_Goal of the exercise_
Once the line containing "-- report_power, final" is found in the records below, return it and each following line exactly, up to and including the line containing "compound gates: 19 / 19", and nothing else.

· · ·

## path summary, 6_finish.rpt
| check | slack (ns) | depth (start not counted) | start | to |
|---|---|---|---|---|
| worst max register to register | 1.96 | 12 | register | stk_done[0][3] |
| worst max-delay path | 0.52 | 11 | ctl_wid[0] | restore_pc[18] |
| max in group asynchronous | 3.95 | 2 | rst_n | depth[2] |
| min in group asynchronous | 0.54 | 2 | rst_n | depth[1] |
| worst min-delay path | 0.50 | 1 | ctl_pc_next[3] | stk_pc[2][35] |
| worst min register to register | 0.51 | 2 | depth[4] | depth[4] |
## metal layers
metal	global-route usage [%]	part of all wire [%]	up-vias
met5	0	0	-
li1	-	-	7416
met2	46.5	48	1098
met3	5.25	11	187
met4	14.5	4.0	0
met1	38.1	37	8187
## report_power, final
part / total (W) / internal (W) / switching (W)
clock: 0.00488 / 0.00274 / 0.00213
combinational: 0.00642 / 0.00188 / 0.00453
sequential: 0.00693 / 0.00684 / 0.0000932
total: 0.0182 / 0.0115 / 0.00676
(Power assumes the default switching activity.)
## config.mk

```make
export PLATFORM = sky130hd
export DESIGN_NAME = mem_port
export DESIGN_NICKNAME = d
export VERILOG_FILES = /design/src/source/spram_pkg.sv /design/src/source/mem_port.sv
export SDC_FILE = /design/constraint.sdc
export NUM_CORES = 1
export LEC_CHECK = 0
export BUFFER_PORTS_ARGS = -buffer_cell sky130_fd_sc_hd__buf_2
export CAP_MARGIN = 15
export CORE_UTILIZATION = 33
export DETAILED_ROUTE_END_ITERATION = 12
export HOLD_SLACK_MARGIN = 0.03
export PLACE_DENSITY = 0.81
export SYNTH_ARGS = -nofsm -noshare
export SYNTH_HDL_FRONTEND = slang
export SYNTH_SLANG_ARGS = --single-unit
```

## constraint.sdc

```tcl
create_clock -name clk -period 2.1 [get_ports clk]
set_clock_uncertainty 0.1 [all_clocks]
set_input_delay 0.21 -clock clk [delete_from_list [all_inputs] [get_ports clk]]
set_output_delay 0.21 -clock clk [all_outputs]
set_load 0.05 [all_outputs]
```
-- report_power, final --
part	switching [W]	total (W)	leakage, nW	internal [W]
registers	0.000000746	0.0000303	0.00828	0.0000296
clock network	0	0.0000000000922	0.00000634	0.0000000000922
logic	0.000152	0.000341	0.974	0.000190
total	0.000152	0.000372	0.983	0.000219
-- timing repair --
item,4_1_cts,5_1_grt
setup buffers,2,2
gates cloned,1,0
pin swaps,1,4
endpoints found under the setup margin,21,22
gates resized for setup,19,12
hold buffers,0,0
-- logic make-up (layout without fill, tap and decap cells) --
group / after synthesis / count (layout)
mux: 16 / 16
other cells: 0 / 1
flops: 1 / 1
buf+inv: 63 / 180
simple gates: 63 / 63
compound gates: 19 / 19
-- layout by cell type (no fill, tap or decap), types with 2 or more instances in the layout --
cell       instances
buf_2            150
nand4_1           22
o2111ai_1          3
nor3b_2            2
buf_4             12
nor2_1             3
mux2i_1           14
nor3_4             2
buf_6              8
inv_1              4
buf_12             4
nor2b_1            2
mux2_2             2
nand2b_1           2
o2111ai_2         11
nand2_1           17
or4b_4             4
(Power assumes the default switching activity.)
File: src/common/n4_sys_config.svh
// n4_sys configuration: address map, stack RAM sizing, wait states and audio timing
`ifndef N4_SYS_CONFIG_SVH
`define N4_SYS_CONFIG_SVH

// ====================
// Address map
// ====================

// Stack RAM decodes on the top 12 address bits
`define STACK_BASE_HI 12'hFF4

// I/O blocks decode on the top 28 address bits
`define LED_BASE      28'hFFDC060
`define RAND_BASE     28'hFFDC0C0
`define AUDIO_BASE    28'hFFDC070

// Returned for reads that hit no slave
`define UNMAPPED_DATA 16'hFFFF

// ====================
// Stack RAM
// ====================

// Depth in 16-bit words
`define STACK_WORDS   1024

// Cycles from strobe to acknowledge
`define STACK_WAIT    3

// ====================
// Audio
// ====================

// cpu_clk cycles per I2S bit clock
`define AUD_BCLK_DIV  4

`endif

File: src/common/n4_sys_pkg.sv
// n4_sys shared types: internal bus request, slave response and decoded region
package n4_sys_pkg;

	// ====================
	// Bus request
	// ====================

	// One request is broadcast to every slave
	typedef struct packed {
		logic [31:0] addr;
		logic [15:0] wdata;
		// Bit 1 is the upper byte lane
		logic [1:0]  sel;
		logic        we;
		logic        stb;
	} bus_req_t;

	// ====================
	// Slave response
	// ====================

	// ack stays high while cs and stb are held
	typedef struct packed {
		logic        ack;
		logic [15:0] rdata;
	} slave_rsp_t;

	// ====================
	// Decoded target
	// ====================

	typedef enum logic [2:0] {
		REG_NONE,
		REG_STACK,
		REG_LED,
		REG_RAND,
		REG_AUDIO
	} region_e;

endpackage
[src/common/n4_sys_config.svh]
// n4_sys configuration: address map, stack RAM sizing, wait states and audio timing
`ifndef N4_SYS_CONFIG_SVH
`define N4_SYS_CONFIG_SVH

// ====================
// Address map
// ====================

// Stack RAM decodes on the top 12 address bits
`define STACK_BASE_HI 12'hFF4

// I/O blocks decode on the top 28 address bits
`define LED_BASE      28'hFFDC060
`define RAND_BASE     28'hFFDC0C0
`define AUDIO_BASE    28'hFFDC070

// Returned for reads that hit no slave
`define UNMAPPED_DATA 16'hFFFF

// ====================
// Stack RAM
// ====================

// Depth in 16-bit words
`define STACK_WORDS   1024

// Cycles from strobe to acknowledge
`define STACK_WAIT    3

// ====================
// Audio
// ====================

// cpu_clk cycles per I2S bit clock
`define AUD_BCLK_DIV  4

`endif

[src/common/n4_sys_pkg.sv]
// n4_sys shared types: internal bus request, slave response and decoded region
package n4_sys_pkg;

	// ====================
	// Bus request
	// ====================

	// One request is broadcast to every slave
	typedef struct packed {
		logic [31:0] addr;
		logic [15:0] wdata;
		// Bit 1 is the upper byte lane
		logic [1:0]  sel;
		logic        we;
		logic        stb;
	} bus_req_t;

	// ====================
	// Slave response
	// ====================

	// ack stays high while cs and stb are held
	typedef struct packed {
		logic        ack;
		logic [15:0] rdata;
	} slave_rsp_t;

	// ====================
	// Decoded target
	// ====================

	typedef enum logic [2:0] {
		REG_NONE,
		REG_STACK,
		REG_LED,
		REG_RAND,
		REG_AUDIO
	} region_e;

endpackage

[src/audio_out/i2s_tx.sv]
// I2S transmitter: control and sample registers with bit clock, frame clock and serializer
`timescale 1ns/1ps
`include "n4_sys_config.svh"

module i2s_tx import n4_sys_pkg::*; (
	input  logic       cpu_clk,
	input  logic       rst,
	input  logic       cs_i,
	input  bus_req_t   req_i,
	output slave_rsp_t rsp_o,
	output logic       ac_bclk_o,
	output logic       ac_lrclk_o,
	output logic       ac_clk_oe_o,
	output logic       ac_dac_sdata_o
);

	localparam int DIV_W = $clog2(`AUD_BCLK_DIV);

	logic             en_tx_q;
	logic             en_rx_q;
	logic [15:0]      left_q;
	logic [15:0]      right_q;
	logic             ack_q;
	logic             first;
	logic [DIV_W-1:0] div_cnt;
	logic [5:0]       bit_cnt;
	logic [63:0]      shift_q;
	logic             bclk_fall;

	// ====================
	// Register file
	// ====================

	assign first = cs_i & req_i.stb & ~ack_q;

	always_ff @(posedge cpu_clk) begin
		if (rst) begin
			ack_q   <= 1'b0;
			en_tx_q <= 1'b0;
			en_rx_q <= 1'b0;
			left_q  <= '0;
			right_q <= '0;
		end else begin
			ack_q <= cs_i & req_i.stb;
			if (first && req_i.we) begin
				case (req_i.addr[2:1])
					2'd0: begin
						en_tx_q <= req_i.wdata[1];
						en_rx_q <= req_i.wdata[0];
					end
					2'd1: left_q  <= req_i.wdata;
					2'd2: right_q <= req_i.wdata;
					default: ;
				endcase
			end
		end
	end

	always_comb begin
		case (req_i.addr[2:1])
			2'd0:    rsp_o.rdata = {14'h0, en_tx_q, en_rx_q};
			2'd1:    rsp_o.rdata = left_q;
			2'd2:    rsp_o.rdata = right_q;
			default: rsp_o.rdata = '0;
		endcase
	end

	assign rsp_o.ack = ack_q;

	// ====================
	// Serializer
	// ====================

	// Bit clock low for the first half of each period
	assign bclk_fall = (div_cnt == DIV_W'(`AUD_BCLK_DIV - 1));

	always_ff @(posedge cpu_clk) begin
		if (rst) begin
			div_cnt <= '0;
			bit_cnt <= '0;
			shift_q <= '0;
		end else begin
			div_cnt <= bclk_fall ? '0 : div_cnt + 1'b1;
			if (bclk_fall) begin
				bit_cnt <= bit_cnt + 1'b1;
				// Each half is one idle slot, the sample MSB first, then zeros
				if (bit_cnt == 6'd63) begin
					shift_q <= {1'b0, left_q, 15'h0, 1'b0, right_q, 15'h0};
				end else begin
					shift_q <= {shift_q[62:0], 1'b0};
				end
			end
		end
	end

	assign ac_bclk_o      = (div_cnt >= DIV_W'(`AUD_BCLK_DIV / 2));
	assign ac_lrclk_o     = bit_cnt[5];
	assign ac_clk_oe_o    = en_tx_q | en_rx_q;
	assign ac_dac_sdata_o = en_tx_q & shift_q[63];

endmodule

[config.mk]
export PLATFORM = sky130hd
export DESIGN_NAME = i2s_tx
export DESIGN_NICKNAME = d
export VERILOG_FILES = /design/src/common/n4_sys_pkg.sv /design/src/audio_out/i2s_tx.sv
export VERILOG_INCLUDE_DIRS = /design/src /design/src/common
export SDC_FILE = /design/constraint.sdc
export NUM_CORES = 1
export LEC_CHECK = 0
export BUFFER_PORTS_ARGS = -buffer_cell sky130_fd_sc_hd__buf_2
export CELL_PAD_IN_SITES_DETAIL_PLACEMENT = 2
export CELL_PAD_IN_SITES_GLOBAL_PLACEMENT = 2
export CORE_ASPECT_RATIO = 2
export CORE_MARGIN = 10
export CORE_UTILIZATION = 35
export CTS_CLUSTER_SIZE = 24
export DETAILED_ROUTE_END_ITERATION = 10
export HOLD_SLACK_MARGIN = 0.03
export PLACE_DENSITY_LB_ADDON = 0.2
export SLEW_MARGIN = 25
export SYNTH_ARGS = -nofsm -noshare
export SYNTH_HDL_FRONTEND = slang
export SYNTH_SLANG_ARGS = --single-unit
[constraint.sdc]
create_clock -name cpu_clk -period 2.9 [get_ports cpu_clk]
set_input_delay 0.58 -clock cpu_clk [delete_from_list [all_inputs] [get_ports cpu_clk]]
set_output_delay 0.58 -clock cpu_clk [all_outputs]
set_load 0.02 [all_outputs]
* After elaboration in Yosys (flattened, before gate mapping)
Index checks and enable logic that the tools add are counted.
Storage, ports and cells: word-level logic and storage cells 28, output and inout bits 21, register bits after elaboration 107
Cells by class: mux-type cells 2, bitwise gates (word level) 5, reductions and logical operators 6, add/sub/neg operators 2, eq/ne operators 4, magnitude comparators 1
Operators by type and width (number):
- two-way mux 64 bit | 1
- one-hot mux 16 bit (3 select lines) | 1
- adder 6 x 1 -> 6 bit, second input constant | 1
- == test 6 bit, second input constant | 1
- AND reduction 2 bit | 3
- == test 2 bit, second input constant | 2
- AND 1 bit | 3
- adder 2 x 1 -> 2 bit, second input constant | 1
- == test 2 x 1 -> 1 bit, second input constant | 1
- greater-or-equal comparator 2 bit, second input constant | 1
- logical NOT 2 bit | 1
- OR reduction 2 bit | 1
- logical AND 1 bit | 1
- NOT 1 bit | 1
- bitwise OR 1 bit | 1

* Logic depth before layout (Yosys ltp)
Gate-level depths: netlist of the first run.
depth after elaboration 4, gate-level depth with buffers 6, mapped depth without buffers 4

* Worst setup path before layout of the first run
No wires, ideal clock.
kind input to output, start point input req_i[22] (netlist name), end point output rsp_o[10] (netlist name), buffers on the path 2, data required time 2.320 ns, setup slack 0.814 ns, arrival time 1.506 ns, stages on the path 4, path through buf_2 nor2b_1 clkbuf_1 a22o_1
RTL lines:
- start: declaration | line i2s_tx.sv:9 | input bus_req_t req_i,
- end: declaration | line i2s_tx.sv:10 | output slave_rsp_t rsp_o,

==> flow_summary.json, run 1 <==
{
  "cp.required_ns": 2.32,
  "synth.yosys.seq_area_share": 0.453,
  "clkTransAtPathRegs_ns": 0.07,
  "hold_violations": 0,
  "nets": 551,
  "timing.rr.end": "shift_q[17]",
  "vias_per_cell": 5.80,
  "switchingPower_uw": 702,
  "synthesis.nets": 546,
  "initial_core_util": 0.358,
  "clockRootBuffer": "clkbuf_16",
  "antenna_cells": 0,
  "portBuffers": 43,
  "fin_skew_ns": 0.0125,
  "die_w_um": 96.2,
  "grt_max_degree": 93,
  "cellLeakagePower_uw": 0.00147,
  "fillers": 1328,
  "yosys.area.top_type": "dfxtp_1",
  "crit_end": "rsp_o[8]",
  "drt-met1-wl_mm": 5.35,
  "whs_ns": 0.471,
  "synth_cell_types": 32,
  "peakVddDrop_mv": 0.392,
  "coreArea_um2": 11400,
  "finalCriticalPeriod_ns": 2.27,
  "ys_ff_latch": 92,
  "cp.arrival_ns": 1.69,
  "crit_type": "in -> out",
  "setup_viol": 0,
  "die_y_um": 172,
  "syn_avg_cell_area_um2": 8.34,
  "cts_tree": "done",
  "worst_setup_path_start_kind": "input port",
  "globalplace.congestion": 0.709,
  "fin_crit_sh": 0.784,
  "r2r_slack_ns": 0.68,
  "routed.top_layer": "met4",
  "crit_fanout": 30,
  "grt_antenna_before_repair": 0,
  "cts-hold-fix-buffers": 0,
  "r2r-start": "bit_cnt[0]",
  "yosys_warnings": 0,
  "syn_area_um2": 4070,
  "ctsResizeCount": 0,
  "cp-end-kind": "output port",
  "comb_power_share": 0.082,
  "layout-drive-gt1-share": 0.149,
  "cp_common_cell": "buf_2",
  "rsz0062_at_grt": "false",
  "grt_pass1_wl_mm": 20.7,
  "clock_sinks": 92,
  "drc": 0,
  "ioPinCount": 76,
  "seqPwrFrac": 0.481,
  "cp_slowest_stage_delay_ns": 0.34,
  "r2r_cells": 5,
  "wl_met2_mm": 6.48,
  "drt_pass1_iterations": 5,
  "synth.top_cells.by_area": "dfxtp_1, nand3_1, a311oi_1",
  "crit_start": "req_i[22]",
  "drv_cap": 0,
  "wl_per_cell_um": 19.2,
  "vias": 3710,
  "htreeDepth": 3,
  "routed_wl_mm": 12.3,
  "intPower_uw": 2060,
  "synth_top_area_share": 0.453,
  "std_cell_rows": 55,
  "tns_ns": 0,
  "hold_class": "in -> reg",
  "grtUsageTotal": 0.156,
  "dr_wl_met3_um": 336,
  "outcome": "finished, final reports clean",
  "numCtsBuffers": 9,
  "tightest_slew_ns": 0.788,
  "area_growth_pct": 13.3,
  "detailed_place_hpwl_mm": 8.07,
  "drt_iter0_drc": 198,
  "fmax_mhz": 440,
  "first_global_vias": 4090,
  "die_area_um2": 16600,
  "clock_power_share": 0.437,
  "p_sw_frac": 0.254,
  "cts_buffer_depth": 2,
  "clk_latency_ns": 0.35,
  "syn_inst": 488,
  "maxSlewHeadroom": 0.475,
  "slowest_stage": "buf_4",
  "maxSlewViolCount": 0,
  "p_per_area_nw_per_um2": 600,
  "crit_chain": "buf_2, nor2b_2, buf_4, a22o_1, buf_2",
  "post_cts_buffers": 0,
  "drtAntennaViolNets": 0,
  "overflow": 0
}
cells in the final DEF (no fill, tap or decap), types with 5 or more instances in the layout:
master | Yosys | final
buf_2 | 20 | 43
buf_4 | 2 | 6
nand2b_1 | 20 | 20
a22o_1 | 14 | 14
dfxtp_1 | 92 | 92
a311oi_1 | 31 | 31
nand3_1 | 65 | 65
o211ai_1 | 17 | 17
o21ai_1 | 24 | 24
clkbuf_16 | 0 | 9
a21oi_1 | 53 | 53
o21ai_0 | 42 | 42
nand2_1 | 5 | 5
nor2_1 | 38 | 38
registers in the layout (all words and copies together) (netlist names):
signal / count
en_tx_q: 1
right_q: 16
left_q: 16
shift_q: 49
div_cnt: 2
bit_cnt: 6
en_rx_q: 1
ack_q: 1
metal layers:
metal	vias up	GRT usage
met5	-	0
met4	0	0.0490
met3	8	0.0339
met2	49	0.271
met1	1858	0.183
li1	1795	-
worst min path at each step:
stage | from | endpoint | slack [ns] | cells after the start
after floorplan | div_cnt[0] | div_cnt[0] | 0.43 | 1
after global placement | div_cnt[0] | div_cnt[0] | 0.45 | 1
after detailed placement | div_cnt[0] | div_cnt[0] | 0.47 | 1
after CTS | req_i[0] | ack_q | 0.46 | 3
after global routing | req_i[0] | ack_q | 0.49 | 3
final | req_i[0] | ack_q | 0.47 | 3
cell usage after synthesis:
cell / number
dfxtp_1: 92
nand3_1: 65
a21oi_1: 53
o21ai_0: 42
nor2_1: 38
clkbuf_1: 32
a311oi_1: 31
o21ai_1: 24
buf_2: 20
nand2b_1: 20
o211ai_1: 17
a22o_1: 14
nand2_1: 5
nand4_1: 4
buf_6: 3
ha_1: 3
mux2i_1: 3
xor2_1: 3
buf_4: 2
nor2b_1: 2
nor3_1: 2
o31ai_1: 2
or2_2: 2
and2_1: 1
and4_1: 1
and4b_1: 1
buf_1: 1
inv_1: 1
inv_2: 1
nand4b_1: 1
or3_1: 1
xnor2_1: 1
final cells by class:
cell class | instances | area (um^2) | area share
clock buffers | 9 | 225 | 0.0489
clock inverters | 7 | 81.3 | 0.0176
inverters | 2 | 7.51 | 0.00163
multi-input cells | 336 | 1950 | 0.424
flip-flops and latches | 92 | 1840 | 0.400
well taps | 142 | 178 | 0.0386
repair buffers | 52 | 320 | 0.0695
stage by stage:
step	setup WS [ns]	cell area [um^2]	power, uW	instances	util
floorplan	0.814	4070	1510	488	-
global placement	0.639	4300	1570	624	0.379
detailed placement	0.596	4300	1590	624	0.379
CTS	0.592	4610	2810	640	0.406
global route	0.502	4610	2890	640	0.406
finish	0.627	4610	2770	640	0.406
power groups by stage:
stage	Sequential [uW]	Combinational, uW	Clock (uW)
2_1_floorplan	1350	157	0
3_3_place_gp	1360	216	0
3_5_place_dp	1360	228	0
4_1_cts	1330	231	1250
5_1_grt	1340	254	1300
6_report	1330	226	1210
kinds of logic after synthesis:
| family | synth area share |
|---|---|
| AO/OA/AOI/OAI | 0.278 |
| AND/OR/NAND/NOR | 0.175 |
| flip-flops | 0.453 |
| buffers and inverters | 0.0689 |
| XOR/XNOR | 0.00861 |
| multiplexers | 0.00738 |
| adder cells (fa/ha/maj) | 0.00923 |
critical path: cells and delay by family:
kind / cells / cell delay, ns
AOI/OAI and AO/OA: 1 / 0.24
buffers and inverters: 3 / 0.70
and+or+nand+nor: 1 / 0.16
(Power assumes the default switching activity.)
==> run 2, diff against run 1 <==
- CORE_UTILIZATION: 35 -> 29
- clock period: 2.9 -> 1.95 ns (I/O delays scaled with it)
==> run 2 against run 1 <==
  * Die area rose by 17%
  * Setup slack worse by 0.46 ns
  * Sequential cell count unchanged
  * Non-clock buffer count up 5
  * Clock skew down 0.0011 ns
  * Via count is essentially flat
  * Clock-buffer cell count is the same
  * Cell count is 8.0% higher
  * Routed wire length increased by 2.2%
  * First-iteration DRC count shrank 9.1%
  * Critical path depth unchanged
  * Sequential power rose by 49%
  * Critical endpoint unchanged
  * Largest cell class unchanged
  * Highest routed layer unchanged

· · ·

_Reply to the task_
-- report_power, final --
part	switching [W]	total (W)	leakage, nW	internal [W]
registers	0.000000746	0.0000303	0.00828	0.0000296
clock network	0	0.0000000000922	0.00000634	0.0000000000922
logic	0.000152	0.000341	0.974	0.000190
total	0.000152	0.000372	0.983	0.000219
-- timing repair --
item,4_1_cts,5_1_grt
setup buffers,2,2
gates cloned,1,0
pin swaps,1,4
endpoints found under the setup margin,21,22
gates resized for setup,19,12
hold buffers,0,0
-- logic make-up (layout without fill, tap and decap cells) --
group / after synthesis / count (layout)
mux: 16 / 16
other cells: 0 / 1
flops: 1 / 1
buf+inv: 63 / 180
simple gates: 63 / 63
compound gates: 19 / 19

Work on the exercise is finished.